#### What you need to do
Every line containing the word "majority" must be pulled from the records.

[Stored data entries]
===== src/rtl/uart_tx_fifo.sv =====
// UART 8N1 transmitter with a valid/ready byte FIFO in front of the serializer.
// The serializer pops the FIFO head and shifts it out LSB-first; back-to-back frames abut.
module uart_tx_fifo #(
    parameter int CLKS_PER_BIT = 868,
    parameter int FIFO_DEPTH   = 16
) (
    input  logic                          clk,
    input  logic                          Rst,
    input  logic [7:0]                    tx_data,
    input  logic                          tx_valid,
    output logic                          tx_ready,
    output logic                          tx,
    output logic                          busy,
    output logic [$clog2(FIFO_DEPTH):0]   fifo_count
);

    localparam int PW = $clog2(FIFO_DEPTH);
    localparam int CW = PW + 1;
    localparam int BW = (CLKS_PER_BIT > 1) ? $clog2(CLKS_PER_BIT) : 1;

    localparam logic [CW-1:0] DEPTH_C   = CW'(FIFO_DEPTH);
    localparam logic [BW-1:0] BAUD_LAST = BW'(CLKS_PER_BIT - 1);

    typedef enum logic [1:0] {
        IDLE  = 2'd0,
        START = 2'd1,
        DATA  = 2'd2,
        STOP  = 2'd3
    } state_t;

    // FIFO storage and bookkeeping
    logic [7:0]    mem [FIFO_DEPTH];
    logic [PW-1:0] wr_ptr_reg, wr_ptr_next;
    logic [PW-1:0] rd_ptr_reg, rd_ptr_next;
    logic [CW-1:0] count_reg,  count_next;
    logic [7:0]    fifo_head;
    logic          push;
    logic          pop;

    // Serializer state
    state_t        state_reg,    state_next;
    logic          tx_reg,       tx_next;
    logic [7:0]    shift_reg,    shift_next;
    logic [2:0]    bit_idx_reg,  bit_idx_next;
    logic [BW-1:0] baud_cnt_reg, baud_cnt_next;
    logic          baud_last;

    // Ready comes from the registered count only, so a pop in the same cycle
    // does not let a push into a full FIFO.
    assign tx_ready   = (count_reg < DEPTH_C);
    assign push       = tx_valid && tx_ready;
    assign fifo_head  = mem[rd_ptr_reg];
    assign baud_last  = (baud_cnt_reg == BAUD_LAST);

    assign tx         = tx_reg;
    assign fifo_count = count_reg;
    assign busy       = (state_reg != IDLE) || (count_reg != '0);

    always_ff @(posedge clk) begin
        if (push) begin
            mem[wr_ptr_reg] <= tx_data;
        end
    end

    always_comb begin
        wr_ptr_next = wr_ptr_reg;
        rd_ptr_next = rd_ptr_reg;
        count_next  = count_reg;
        if (push) begin
            wr_ptr_next = wr_ptr_reg + PW'(1);
        end
        if (pop) begin
            rd_ptr_next = rd_ptr_reg + PW'(1);
        end
        case ({push, pop})
            2'b10:   count_next = count_reg + CW'(1);
            2'b01:   count_next = count_reg - CW'(1);
            default: count_next = count_reg;
        endcase
    end

    always_comb begin
        state_next    = state_reg;
        tx_next       = tx_reg;
        shift_next    = shift_reg;
        bit_idx_next  = bit_idx_reg;
        baud_cnt_next = baud_cnt_reg;
        pop           = 1'b0;

        case (state_reg)
            IDLE: begin
                tx_next       = 1'b1;
                baud_cnt_next = '0;
                if (count_reg != '0) begin
                    pop        = 1'b1;
                    shift_next = fifo_head;
                    tx_next    = 1'b0;
                    state_next = START;
                end
            end

            START: begin
                if (baud_last) begin
                    baud_cnt_next = '0;
                    tx_next       = shift_reg[0];
                    shift_next    = shift_reg >> 1;
                    bit_idx_next  = 3'd0;
                    state_next    = DATA;
                end else begin
                    baud_cnt_next = baud_cnt_reg + BW'(1);
                end
            end

            DATA: begin
                if (baud_last) begin
                    baud_cnt_next = '0;
                    if (bit_idx_reg == 3'd7) begin
                        tx_next    = 1'b1;
                        state_next = STOP;
                    end else begin
                        tx_next      = shift_reg[0];
                        shift_next   = shift_reg >> 1;
                        bit_idx_next = bit_idx_reg + 3'd1;
                    end
                end else begin
                    baud_cnt_next = baud_cnt_reg + BW'(1);
                end
            end

            STOP: begin
                if (baud_last) begin
                    baud_cnt_next = '0;
                    // Chain straight into the next start bit when more bytes wait.
                    if (count_reg != '0) begin
                        pop        = 1'b1;
                        shift_next = fifo_head;
                        tx_next    = 1'b0;
                        state_next = START;
                    end else begin
                        tx_next    = 1'b1;
                        state_next = IDLE;
                    end
                end else begin
                    baud_cnt_next = baud_cnt_reg + BW'(1);
                end
            end

            default: begin
                tx_next       = 1'b1;
                baud_cnt_next = '0;
                state_next    = IDLE;
            end
        endcase
    end

    always_ff @(posedge clk) begin
        if (Rst) begin
            state_reg    <= IDLE;
            tx_reg       <= 1'b1;
            shift_reg    <= '0;
            bit_idx_reg  <= '0;
            baud_cnt_reg <= '0;
            wr_ptr_reg   <= '0;
            rd_ptr_reg   <= '0;
            count_reg    <= '0;
        end else begin
            state_reg    <= state_next;
            tx_reg       <= tx_next;
            shift_reg    <= shift_next;
            bit_idx_reg  <= bit_idx_next;
            baud_cnt_reg <= baud_cnt_next;
            wr_ptr_reg   <= wr_ptr_next;
            rd_ptr_reg   <= rd_ptr_next;
            count_reg    <= count_next;
        end
    end

endmodule


===== config.mk =====
export PLATFORM = sky130hd
export DESIGN_NAME = uart_tx_fifo
export DESIGN_NICKNAME = d
export VERILOG_FILES = /design/src/rtl/uart_tx_fifo.sv
export SDC_FILE = /design/constraint.sdc
export NUM_CORES = 1
export LEC_CHECK = 0
export BUFFER_PORTS_ARGS = -buffer_cell sky130_fd_sc_hd__buf_2
export CAP_MARGIN = 20
export CORE_UTILIZATION = 42
export DETAILED_ROUTE_END_ITERATION = 6
export GPL_TIMING_DRIVEN = 0
export HOLD_SLACK_MARGIN = 0.1
export SETUP_SLACK_MARGIN = 0.1
export SLEW_MARGIN = 25
export SYNTH_ARGS = -nofsm -noshare
export SYNTH_HDL_FRONTEND = slang
export SYNTH_SLANG_ARGS = --single-unit

===== constraint.sdc =====
create_clock -name clk -period 3.5 [get_ports clk]
set_input_delay 0.7 -clock clk [delete_from_list [all_inputs] [get_ports clk]]
set_output_delay 0.7 -clock clk [all_outputs]
set_load 0.005 [all_outputs]

==> results.cfg <==
[setup_path]
path_class = reg2reg
crit_top_cell = ha_1
slowest_stage = dfxtp_1
path_max_fanout = 9
end_kind = flop
cp_cell_sequence = ha_1, nor4b_4, a41oi_2, nor3_4, ha_1, buf_2, xor2_1, ha_1, a22o_1, a31oi_1, mux2i_1, mux2_2
r2r-end = fifo_count[4]$_SDFFE_PP0P_
critPathRequiredTime_ns = 3.81
r2r_start = baud_cnt_reg[0]$_SDFF_PP0_
reg2reg_depth = 12
slowest_delay_ns = 0.38
reg2reg_slack_ns = 0.34
cp-start-kind = flop
crit_path_start = baud_cnt_reg[0]$_SDFF_PP0_
critPathArrivalTime_ns = 3.47

[floorplanning]
die_x_um = 131
fp.dieArea_sq_mm = 0.0172
num_io_pins = 19
initial_core_util = 0.436
core_area_sq_mm = 0.0161
rows = 46
die_height_um = 131

[layout]
largest_reg_flops = 128
area_growth_pct = 13.8
finalInstanceArea_sq_mm = 0.00797
final_core_utilization = 0.496
multi_input_area_sq_mm = 0.00221
stdcell_count = 726
ff_latch_area_sq_mm = 0.00466
diodes = 0
drive_above_1_share = 0.196
fill_cells = 1316
nets = 523

[placement]
port_buffers = 17
place_ws_ns = 0.153
hpwl_um = 9220
dpl.cell_count = 693
place_congestion = 0.804
placed_area_sq_mm = 0.00739

[sta]
fin_setup_tns_ns = 0
fin_skew_ns = 0.00696
rsz0062_at_grt = false
setup_viol_count_final = 0
hold_ws_ns = 0.469
slew_headroom = 0.328
period_needed_ns = 3.16
fmax_mhz = 317
worstMarginPinSlew_ns = 1.00
maxSlewViolCount = 0
finalCritPeriodShare = 0.902
setup_ws_ns = 0.343
finalHoldViolCount = 0

[yosys]
synthDistinctLibCells = 49
postSynthAreaPerCell_sq_um = 15.3
yosysWarnings = 0
synth_edf_count = 128
netlist_top_cells_area = edfxtp_1, dfxtp_1, mux4_2, nor2_1, mux2i_1
netlist_area_sq_mm = 0.00700
synth_cells = 458
ys_seq_area_frac = 0.666
synth_top_area_frac = 0.549
synth.most_common_cell = edfxtp_1
yosys_most_used_dff = edfxtp_1
synth_top_area_cell = edfxtp_1
synth_commonest_cells = edfxtp_1, nor2_1, dfxtp_1, mux4_2, mux2i_1
synth_fp_nets = 484
async_flop_share = 0
synth_seq_cells = 169

[job]
max_cap_viol_count = 0

[route]
drt_wl_total_um = 13700
drc_errors = 0
drtPass1Iterations = 4
wl_per_cell_um = 18.8
num_vias = 3887
ant_nets = 0
viasPerCell = 5.35
first_iter_violations = 266

[global_route]
antenna_found_initial = 0
grt_max_degree = 17
grt_usage = 0.172
grt_pass1_wl_um = 21800
grt-ovfl-total = 0
grt_pass1_vias = 3925

[pwr]
switching_share = 0.300
intPower_mw = 3.87
totalPowerFinal_mw = 5.52
p_seq_frac = 0.430
comb_power_share = 0.249
p_switching_mw = 1.65
p_leak_nw = 2.65
p_clk_frac = 0.322
ir_drop_mv = 0.360
powerDensity_mw_per_mm2 = 693

[clock_tree]
numCtsBuffers = 17
cts_tree = yes
clk_pin_slew_ns = 0.06
clock_latency_ns = 0.43
h-tree-depth = 4
cts_hold_buffers = 0
cts_buffer_depth = 2
clock_sinks = 169
cts-root-buf = clkbuf_16

[hold_path]
hold_depth = 1
holdPathEnd = baud_cnt_reg[0]$_SDFF_PP0_
hp-start = baud_cnt_reg[0]$_SDFF_PP0_
hold_class = reg2reg

[run_status]
status = finished clean
[worst max path at each step]
stage / cells after the start / slack (ns) / to
floorplan: 12 / 0.56 / fifo_count[4]$_SDFFE_PP0P_
finish: 12 / 0.34 / fifo_count[4]$_SDFFE_PP0P_
global placement: 12 / 0.20 / fifo_count[4]$_SDFFE_PP0P_
CTS: 12 / 0.13 / fifo_count[4]$_SDFFE_PP0P_
global route: 12 / 0.12 / fifo_count[4]$_SDFFE_PP0P_
detailed placement: 12 / 0.15 / fifo_count[4]$_SDFFE_PP0P_
[placed cells by master, fill, tap and decap left out, types with 3 or more instances in the layout]
cell	instances
nor3_1	8
inv_1	12
nor2_1	63
nand2_1	13
buf_4	3
nor3_2	5
xor2_1	12
nand4_1	4
inv_4	3
xnor2_1	6
nand2b_1	5
mux4_2	32
clkbuf_1	18
a2111oi_0	7
inv_6	3
buf_2	23
clkinv_4	4
edfxtp_1	128
o21ai_0	13
nand3_1	5
mux2i_1	21
clkbuf_16	18
nor2b_1	4
dfxtp_1	41
ha_1	15
a21oi_1	6
[cell type report]
class,instances,share of cell area
Tap cell,216,0.0339
Sequential cell,169,0.585
Timing Repair Buffer,20,0.0135
Clock inverter,12,0.0129
Clock buffer,20,0.0574
Inverter,12,0.00565
Multi-Input combinational cell,252,0.278
Buffer,25,0.0137
[power groups by stage]
stage | registers, mW | logic, mW | clock network, mW
6_report | 2.37 | 1.37 | 1.78
5_1_grt | 2.39 | 1.53 | 1.90
4_1_cts | 2.37 | 1.36 | 1.80
3_5_place_dp | 2.42 | 1.35 | 0
3_3_place_gp | 2.41 | 1.31 | 0
2_1_floorplan | 2.40 | 0.990 | 0
[worst max-delay path: cells and delay by family (launching register included)]
kind	cells	cell delay [ns]
muxes	2	0.57
AOI/OAI and AO/OA	3	0.64
DFF	1	0.38
and+or+nand+nor	2	0.59
adders and majority gates	3	0.60
xor gates and xnor gates	1	0.09
buffers and inverters	1	0.18
[layer usage]
| metal | share of wire | up-vias | GRT usage | wire length, um |
|---|---|---|---|---|
| li1 | - | 1827 | - | - |
| met1 | 0.46 | 1987 | 0.222 | 6220 |
| met2 | 0.50 | 56 | 0.284 | 6840 |
| met3 | 0.030 | 17 | 0.0378 | 413 |
| met4 | 0.014 | 0 | 0.0627 | 189 |
| met5 | 0 | - | 0 | 0 |
[kinds of logic after synthesis]
group                      after synthesis  share of synthesized area
AOI/OAI and AO/OA                       46                     0.0475
xor gates and xnor gates                18                     0.0225
adders and majority gates               15                     0.0268
buffers and inverters                   37                     0.0220
DFF                                    169                      0.666
muxes                                   54                      0.135
and+or+nand+nor                        119                     0.0804
[what timing repair did]
item	4_1_cts	5_1_grt
setup buffers	0	1
gates resized for setup	0	2
hold endpoints to repair	0	0
endpoints found under the setup margin	0	1
No activity file was read; power rests on OpenSTA's default activity.
<file path="config.mk">
export PLATFORM = sky130hd
export DESIGN_NAME = acc_module
export DESIGN_NICKNAME = d
export VERILOG_FILES = /design/src/rtl/acc_pkg.sv /design/src/rtl/acc_reg.sv /design/src/rtl/acc_module.sv
export SDC_FILE = /design/constraint.sdc
export NUM_CORES = 1
export LEC_CHECK = 0
export CORE_ASPECT_RATIO = 1.4
export CORE_UTILIZATION = 40
export CTS_BUF_LIST = sky130_fd_sc_hd__clkbuf_2
export CTS_CLUSTER_DIAMETER = 60
export DETAILED_ROUTE_END_ITERATION = 8
export PLACE_DENSITY = 0.76
export REMOVE_ABC_BUFFERS = 1
export SETUP_SLACK_MARGIN = 0.15
export SYNTH_ARGS = -nofsm -noshare
export SYNTH_HDL_FRONTEND = slang
export SYNTH_SLANG_ARGS = --single-unit
</file>
<file path="constraint.sdc">
create_clock -name clk_b -period 2.02 [get_ports clk_b]
set_input_delay 0.404 -clock clk_b [delete_from_list [all_inputs] [get_ports clk_b]]
set_output_delay 0.404 -clock clk_b [all_outputs]
set_load 0.005 [all_outputs]
</file>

#### Task result
adders and majority gates	3	0.60
adders and majority gates               15                     0.0268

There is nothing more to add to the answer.